对于美国严格限制高端芯片出口,试图扼杀中国科技企业崛起的政策,CDI(数据创新中心)高级政策分析师霍丹·奥马尔(Hodan Omaar)在近期提出了她的见解,即:美国阻止中国半导体产业、人工智能产业发展的努力不太可能成功。
中美人工智能产业各有千秋
以人工智能产业为例,奥马尔认为:中国大型语言模型正在缩小与美国模型的性能差距,一些中国模型在双语基准测试中的表现,甚至优于美国同行,而且中国企业的进步很快。
中国人工智能产业的民营资本投入低于美国,但国家指导的资本基金和财政援助却有效地支持了高潜力企业的发展。为了避免美国企业主导的AI模型形成垄断,境外资本对中国生成人工智能领域的投入正在增长。
奥马尔举例称,不久前沙特阿拉伯的阿美公司(Aramco)对智普AI的4亿美元投资就是最好的证据。虽然美国在人工智能产业领域的资本投入更高,但中国的资本投入类型和领域更广。
在论文引用频率,专利质量方面美国占据优势,但在论文数量、专利数量和数据数量方面则是中国领先。中国的另外一个优势是人工智能创新专利覆盖范围更广,而且较为关注于新颖的应用方法。
更加重要的是,中国政府已经制定了新的发展规划,将加强大数据和人工智能的研发和应用,启动“AI+”行动,促进数字技术与实体经济充分融合,建设具有国际竞争力的数字产业集群。
在今年两会期间,代表们提交的人工智能提案主要有四个大类别,分别是:模型开发、数据共享、校企结合形式的人才培养、数据安全性。
代表们同时还呼吁中国专注于构建尖端的AI模型,以赶上OpenAI等外国竞争对手,并复制其在ChatGPT上的成功。
360集团首席执行官周鸿祎就人工智能模型提出了双管齐下的建议发展。其一是鼓励大型科技公司和重点研究机构开展合作,类似于微软和 OpenAI之间的合作,科研人员与资源丰富的公司结成伙伴。
其二是建立一个长期的开源人工智能项目,以建立多个国家级的开源人工智能模型和开放式创新生态系统。
科大讯飞董事长刘庆峰在两会期间提出,中国应该建立一个全国性的人工智能发展规划,以建立大型人工智能模型的国内人工智能生态系统,这呼应了周鸿祎创建国家级人工智能建模的愿望。
数据共享方面,刘庆峰指出中国应该在国家层面开放、共享来自各个行业的优质数据,使得中国初创型科技公司能较为容易的获得尖端人工智能模型所需的高质量数据。当然了,需要保护数据主体的权利。
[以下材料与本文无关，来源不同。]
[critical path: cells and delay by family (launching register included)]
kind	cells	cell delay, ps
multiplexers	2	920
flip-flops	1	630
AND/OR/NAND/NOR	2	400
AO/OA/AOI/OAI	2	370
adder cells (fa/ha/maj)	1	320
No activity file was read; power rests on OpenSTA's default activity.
--- src/rtl/uart_frame_rx.sv ---
// Frame parser behind uart_rx: SOF, LEN, payload, CRC8; buffers payload and reports status/counters.
// Latency: status updates one clock after the final byte (or timeout terminal count); rd_data is 1 clock after rd_addr.
// Backpressure: none upstream; bytes arriving while a finished frame awaits frame_ack are dropped and flagged in overrun.
module uart_frame_rx #(
    parameter int          ADDR_W         = 4,
    parameter int          TIMEOUT_CYCLES = 50_000,
    parameter logic [7:0]  SOF            = 8'h7E
) (
    input  logic              clk,
    input  logic              reset,
    input  logic [7:0]        rx_data,
    input  logic              rx_valid,
    input  logic              rx_error,
    input  logic              frame_ack,
    input  logic [ADDR_W-1:0] rd_addr,
    output logic [7:0]        rd_data,
    output logic              busy,
    output logic              frame_done,
    output logic              frame_ok,
    output logic [2:0]        err_code,
    output logic [ADDR_W:0]   frame_len,
    output logic              overrun,
    output logic [7:0]        good_cnt,
    output logic [7:0]        bad_cnt
);
    localparam int          MAX_LEN   = 2**ADDR_W;
    localparam int          LW        = ADDR_W + 1;
    localparam int          TW        = $clog2(TIMEOUT_CYCLES) + 1;
    localparam logic [8:0]  MAX_LEN_W = 9'(MAX_LEN);
    localparam logic [2:0]  ERR_OK    = 3'd0;
    localparam logic [2:0]  ERR_LEN   = 3'd1;
    localparam logic [2:0]  ERR_CRC   = 3'd2;
    localparam logic [2:0]  ERR_UART  = 3'd3;
    localparam logic [2:0]  ERR_TMO   = 3'd4;

    typedef enum logic [2:0] {S_IDLE, S_LEN, S_PAYLOAD, S_CRC, S_DONE} state_t;

    state_t          state_q, state_d;
    logic [7:0]      crc_q, crc_d;
    logic [TW-1:0]   tmo_q, tmo_d;
    logic [LW-1:0]   len_q, len_d;
    logic [LW-1:0]   idx_q, idx_d;
    logic            frame_done_q, frame_done_d;
    logic            frame_ok_q, frame_ok_d;
    logic [2:0]      err_q, err_d;
    logic [LW-1:0]   frame_len_q, frame_len_d;
    logic            overrun_q, overrun_d;
    logic [7:0]      good_q, good_d;
    logic [7:0]      bad_q, bad_d;
    logic [7:0]      rd_data_q;
    logic [7:0]      pay_mem [MAX_LEN];

    logic            accept;
    logic            wr_en;
    logic            fin;
    logic [2:0]      fin_err;
    logic [LW-1:0]   fin_len;

    // MSB-first CRC-8, poly 0x07, one byte per call.
    function automatic logic [7:0] crc8_step(input logic [7:0] c, input logic [7:0] d);
        logic [7:0] r;
        r = c ^ d;
        for (int i = 0; i < 8; i++) begin
            r = r[7] ? ((r << 1) ^ 8'h07) : (r << 1);
        end
        return r;
    endfunction

    assign accept = rx_valid && (state_q != S_DONE);

    // Next-state and status computation; a frame terminates through the fin/fin_err/fin_len triple.
    always_comb begin
        state_d      = state_q;
        crc_d        = crc_q;
        tmo_d        = tmo_q;
        len_d        = len_q;
        idx_d        = idx_q;
        frame_done_d = 1'b0;
        frame_ok_d   = frame_ok_q;
        err_d        = err_q;
        frame_len_d  = frame_len_q;
        overrun_d    = overrun_q;
        good_d       = good_q;
        bad_d        = bad_q;
        wr_en        = 1'b0;
        fin          = 1'b0;
        fin_err      = ERR_OK;
        fin_len      = '0;

        case (state_q)
            S_IDLE: begin
                tmo_d = '0;
                if (accept && !rx_error && rx_data == SOF) begin
                    crc_d   = 8'h00;
                    state_d = S_LEN;
                end
            end
            S_LEN, S_PAYLOAD, S_CRC: begin
                // Length is unknown while still in LEN, so report 0 there.
                fin_len = (state_q == S_LEN) ? '0 : len_q;
                if (accept) begin
                    tmo_d = '0;
                    if (rx_error) begin
                        fin     = 1'b1;
                        fin_err = ERR_UART;
                    end else if (state_q == S_LEN) begin
                        if (rx_data == 8'h00 || {1'b0, rx_data} > MAX_LEN_W) begin
                            fin     = 1'b1;
                            fin_err = ERR_LEN;
                        end else begin
                            len_d   = LW'(rx_data);
                            crc_d   = crc8_step(crc_q, rx_data);
                            idx_d   = '0;
                            state_d = S_PAYLOAD;
                        end
                    end else if (state_q == S_PAYLOAD) begin
                        wr_en = 1'b1;
                        crc_d = crc8_step(crc_q, rx_data);
                        idx_d = idx_q + LW'(1);
                        if (idx_q + LW'(1) == len_q) begin
                            state_d = S_CRC;
                        end
                    end else begin
                        fin     = 1'b1;
                        fin_err = (rx_data == crc_q) ? ERR_OK : ERR_CRC;
                    end
                end else if (tmo_q == TW'(TIMEOUT_CYCLES - 1)) begin
                    fin     = 1'b1;
                    fin_err = ERR_TMO;
                end else begin
                    tmo_d = tmo_q + TW'(1);
                end
            end
            S_DONE: begin
                // Ack wins over a simultaneous byte, leaving overrun clear.
                if (frame_ack) begin
                    state_d    = S_IDLE;
                    frame_ok_d = 1'b0;
                    err_d      = ERR_OK;
                    overrun_d  = 1'b0;
                end else if (rx_valid) begin
                    overrun_d = 1'b1;
                end
            end
            default: state_d = S_IDLE;
        endcase

        if (fin) begin
            state_d      = S_DONE;
            tmo_d        = '0;
            frame_done_d = 1'b1;
            err_d        = fin_err;
            frame_ok_d   = (fin_err == ERR_OK);
            frame_len_d  = fin_len;
            if (fin_err == ERR_OK) begin
                good_d = good_q + 8'd1;
            end else begin
                bad_d = bad_q + 8'd1;
            end
        end
    end

    // State, status and readout registers.
    always_ff @(posedge clk or posedge reset) begin
        if (reset) begin
            state_q      <= S_IDLE;
            crc_q        <= 8'h00;
            tmo_q        <= '0;
            len_q        <= '0;
            idx_q        <= '0;
            frame_done_q <= 1'b0;
            frame_ok_q   <= 1'b0;
            err_q        <= ERR_OK;
            frame_len_q  <= '0;
            overrun_q    <= 1'b0;
            good_q       <= 8'h00;
            bad_q        <= 8'h00;
            rd_data_q    <= 8'h00;
        end else begin
            state_q      <= state_d;
            crc_q        <= crc_d;
            tmo_q        <= tmo_d;
            len_q        <= len_d;
            idx_q        <= idx_d;
            frame_done_q <= frame_done_d;
            frame_ok_q   <= frame_ok_d;
            err_q        <= err_d;
            frame_len_q  <= frame_len_d;
            overrun_q    <= overrun_d;
            good_q       <= good_d;
            bad_q        <= bad_d;
            rd_data_q    <= pay_mem[rd_addr];
        end
    end

    // Payload buffer: no reset so it maps onto plain RAM; contents persist until overwritten.
    always_ff @(posedge clk) begin
        if (wr_en) begin
            pay_mem[idx_q[ADDR_W-1:0]] <= rx_data;
        end
    end

    assign rd_data    = rd_data_q;
    assign busy       = (state_q != S_IDLE);
    assign frame_done = frame_done_q;
    assign frame_ok   = frame_ok_q;
    assign err_code   = err_q;
    assign frame_len  = frame_len_q;
    assign overrun    = overrun_q;
    assign good_cnt   = good_q;
    assign bad_cnt    = bad_q;
endmodule
[config.mk]
export PLATFORM = sky130hd
export DESIGN_NAME = priority_arbiter_4
export DESIGN_NICKNAME = d
export VERILOG_FILES = /design/src/rtl/priority_arbiter_4.sv
export SDC_FILE = /design/constraint.sdc
export NUM_CORES = 1
export LEC_CHECK = 0
export BUFFER_PORTS_ARGS = -buffer_cell sky130_fd_sc_hd__clkbuf_2
export CAP_MARGIN = 30
export CORE_MARGIN = 2
export CORE_UTILIZATION = 45
export CTS_BUF_LIST = sky130_fd_sc_hd__clkbuf_8 sky130_fd_sc_hd__clkbuf_16
export DETAILED_ROUTE_END_ITERATION = 10
export PLACE_DENSITY = 0.72
export SETUP_SLACK_MARGIN = 0.3
export SLEW_MARGIN = 20
export SYNTH_ARGS = -nofsm -noshare
export SYNTH_HDL_FRONTEND = slang
export SYNTH_SLANG_ARGS = --single-unit
[constraint.sdc]
create_clock -name clk -period 1.5 [get_ports clk]
set_clock_uncertainty 0.05 [all_clocks]
set_input_delay 0.075 -clock clk [delete_from_list [all_inputs] [get_ports clk]]
set_output_delay 0.075 -clock clk [all_outputs]
set_load 0.01 [all_outputs]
小米首席执行官雷军指出,人工智能技术的快速发展在各个领域都创造了对人工智能人才的大需求——加强人才的培养,将是促进该产业不断进步的关键因素。
如何有效培养更多的优质人才呢?雷军建议:将人工智能课程纳入教学大纲内,并在大学开设更多与人工智能相关的主修课程。
知乎首席执行官周源还强调:将技术人员的职业培训与公司的需求结合起来,最好的办法就是大学与公司合作,针对企业的实际需求设置相应地课程,并根据市场需求更新和完善课程。
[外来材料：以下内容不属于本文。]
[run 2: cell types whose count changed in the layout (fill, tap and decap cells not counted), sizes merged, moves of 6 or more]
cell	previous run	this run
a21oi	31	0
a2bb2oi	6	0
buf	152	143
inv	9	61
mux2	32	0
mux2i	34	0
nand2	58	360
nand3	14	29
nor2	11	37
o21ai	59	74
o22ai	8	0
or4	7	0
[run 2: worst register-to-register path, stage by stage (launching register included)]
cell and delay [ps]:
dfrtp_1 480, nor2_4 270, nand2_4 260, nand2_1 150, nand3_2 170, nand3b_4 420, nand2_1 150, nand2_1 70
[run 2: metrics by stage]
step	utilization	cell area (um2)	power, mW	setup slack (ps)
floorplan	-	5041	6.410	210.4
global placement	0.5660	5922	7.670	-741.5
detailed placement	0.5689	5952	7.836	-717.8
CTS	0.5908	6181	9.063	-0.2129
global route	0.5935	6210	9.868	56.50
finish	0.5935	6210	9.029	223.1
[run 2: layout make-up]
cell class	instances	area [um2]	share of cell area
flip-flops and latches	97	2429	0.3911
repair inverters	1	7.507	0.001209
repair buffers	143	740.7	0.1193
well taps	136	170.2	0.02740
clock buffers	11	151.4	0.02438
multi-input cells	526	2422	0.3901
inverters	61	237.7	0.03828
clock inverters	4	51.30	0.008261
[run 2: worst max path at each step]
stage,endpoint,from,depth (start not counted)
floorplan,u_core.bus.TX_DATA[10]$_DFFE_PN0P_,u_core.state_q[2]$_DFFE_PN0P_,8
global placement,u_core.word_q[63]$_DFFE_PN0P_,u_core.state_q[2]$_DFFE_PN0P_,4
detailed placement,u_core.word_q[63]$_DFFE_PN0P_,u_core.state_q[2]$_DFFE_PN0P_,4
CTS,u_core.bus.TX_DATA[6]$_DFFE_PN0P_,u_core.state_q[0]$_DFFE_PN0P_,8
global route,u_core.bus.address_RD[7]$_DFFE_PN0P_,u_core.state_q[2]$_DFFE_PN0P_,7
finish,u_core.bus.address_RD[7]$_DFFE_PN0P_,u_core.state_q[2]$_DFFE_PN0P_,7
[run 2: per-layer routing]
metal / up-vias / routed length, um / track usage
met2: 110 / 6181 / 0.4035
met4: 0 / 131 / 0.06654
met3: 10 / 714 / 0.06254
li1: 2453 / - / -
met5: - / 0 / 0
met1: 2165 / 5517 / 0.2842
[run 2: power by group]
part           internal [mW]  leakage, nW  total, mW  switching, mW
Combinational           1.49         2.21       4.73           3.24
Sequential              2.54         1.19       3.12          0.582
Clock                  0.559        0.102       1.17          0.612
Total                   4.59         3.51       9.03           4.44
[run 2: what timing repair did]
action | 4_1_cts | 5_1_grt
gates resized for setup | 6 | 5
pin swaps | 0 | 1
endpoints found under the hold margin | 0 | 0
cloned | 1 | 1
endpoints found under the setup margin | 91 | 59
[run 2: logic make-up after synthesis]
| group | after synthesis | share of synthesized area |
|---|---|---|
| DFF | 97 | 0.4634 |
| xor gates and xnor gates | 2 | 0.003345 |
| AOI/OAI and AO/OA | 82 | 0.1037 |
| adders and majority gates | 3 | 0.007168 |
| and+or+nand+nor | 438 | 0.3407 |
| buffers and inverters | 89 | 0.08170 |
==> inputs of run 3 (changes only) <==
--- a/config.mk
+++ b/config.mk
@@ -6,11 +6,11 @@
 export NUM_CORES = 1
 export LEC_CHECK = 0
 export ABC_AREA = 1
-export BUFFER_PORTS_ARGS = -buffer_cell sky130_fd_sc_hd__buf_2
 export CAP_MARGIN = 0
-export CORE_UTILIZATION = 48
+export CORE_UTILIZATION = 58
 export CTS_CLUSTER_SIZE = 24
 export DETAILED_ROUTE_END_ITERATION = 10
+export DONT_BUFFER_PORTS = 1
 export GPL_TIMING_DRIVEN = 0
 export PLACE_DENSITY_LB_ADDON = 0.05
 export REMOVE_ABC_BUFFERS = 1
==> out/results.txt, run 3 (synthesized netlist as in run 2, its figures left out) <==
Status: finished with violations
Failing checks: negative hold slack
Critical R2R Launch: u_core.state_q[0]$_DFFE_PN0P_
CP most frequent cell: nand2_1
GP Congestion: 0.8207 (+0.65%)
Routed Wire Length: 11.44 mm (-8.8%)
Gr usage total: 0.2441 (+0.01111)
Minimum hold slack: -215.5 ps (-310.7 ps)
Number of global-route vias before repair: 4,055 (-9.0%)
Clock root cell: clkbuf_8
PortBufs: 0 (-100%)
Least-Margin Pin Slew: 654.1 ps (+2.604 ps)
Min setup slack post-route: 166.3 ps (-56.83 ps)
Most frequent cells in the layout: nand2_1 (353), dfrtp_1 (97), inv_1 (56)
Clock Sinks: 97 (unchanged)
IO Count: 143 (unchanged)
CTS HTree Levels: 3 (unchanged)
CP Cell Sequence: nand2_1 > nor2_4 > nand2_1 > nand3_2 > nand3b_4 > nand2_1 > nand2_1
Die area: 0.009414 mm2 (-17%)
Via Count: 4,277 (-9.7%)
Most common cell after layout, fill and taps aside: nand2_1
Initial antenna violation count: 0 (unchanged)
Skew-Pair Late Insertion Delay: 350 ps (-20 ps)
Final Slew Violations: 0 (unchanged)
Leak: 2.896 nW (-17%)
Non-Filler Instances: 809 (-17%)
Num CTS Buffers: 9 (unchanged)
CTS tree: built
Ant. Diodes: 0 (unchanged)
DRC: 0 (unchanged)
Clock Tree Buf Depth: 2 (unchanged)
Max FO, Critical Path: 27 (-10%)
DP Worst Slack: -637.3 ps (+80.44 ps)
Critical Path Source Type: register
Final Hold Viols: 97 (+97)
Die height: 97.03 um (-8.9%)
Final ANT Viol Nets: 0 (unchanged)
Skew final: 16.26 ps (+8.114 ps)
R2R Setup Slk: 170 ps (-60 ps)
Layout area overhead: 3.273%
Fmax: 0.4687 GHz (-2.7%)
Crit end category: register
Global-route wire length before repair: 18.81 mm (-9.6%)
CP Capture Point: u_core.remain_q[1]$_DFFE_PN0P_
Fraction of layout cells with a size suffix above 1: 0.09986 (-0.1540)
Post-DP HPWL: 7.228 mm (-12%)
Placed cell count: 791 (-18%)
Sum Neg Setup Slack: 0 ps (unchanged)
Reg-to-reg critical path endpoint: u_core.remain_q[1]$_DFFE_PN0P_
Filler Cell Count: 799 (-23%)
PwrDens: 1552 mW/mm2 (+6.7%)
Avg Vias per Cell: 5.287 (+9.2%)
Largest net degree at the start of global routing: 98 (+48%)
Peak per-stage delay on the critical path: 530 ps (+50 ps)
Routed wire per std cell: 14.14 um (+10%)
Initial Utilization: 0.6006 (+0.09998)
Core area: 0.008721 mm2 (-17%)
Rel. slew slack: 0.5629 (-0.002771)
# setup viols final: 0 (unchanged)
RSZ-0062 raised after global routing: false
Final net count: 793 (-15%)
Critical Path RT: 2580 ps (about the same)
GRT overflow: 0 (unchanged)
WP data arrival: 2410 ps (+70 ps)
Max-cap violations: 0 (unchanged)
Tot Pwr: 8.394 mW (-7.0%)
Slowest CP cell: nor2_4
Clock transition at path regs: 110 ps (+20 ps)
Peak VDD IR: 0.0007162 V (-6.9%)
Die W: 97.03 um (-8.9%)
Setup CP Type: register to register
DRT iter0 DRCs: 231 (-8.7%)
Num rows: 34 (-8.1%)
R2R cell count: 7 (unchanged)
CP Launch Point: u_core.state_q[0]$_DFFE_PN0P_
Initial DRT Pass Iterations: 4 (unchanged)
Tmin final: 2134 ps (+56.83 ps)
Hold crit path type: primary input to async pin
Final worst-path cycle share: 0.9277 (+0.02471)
针对我国人工智能论文高度集中在高校、科研单位、一线城市的特点,他呼吁:建立一个教育资源共享平台,分享与人工智能教学相关的资源和内容,从而带来更多学习机会,挖掘更多地区的人才。
安全问题也不能少!代表们主张尽快推出新的 AI 法律,并对不同级别的 AI 算法采取不同的监管措施。同时要监督、审查大型 AI 模型的数据收集来源、处理方法和合规性,并进行社会影响和风险评估,及时识别和解决潜在的问题模型。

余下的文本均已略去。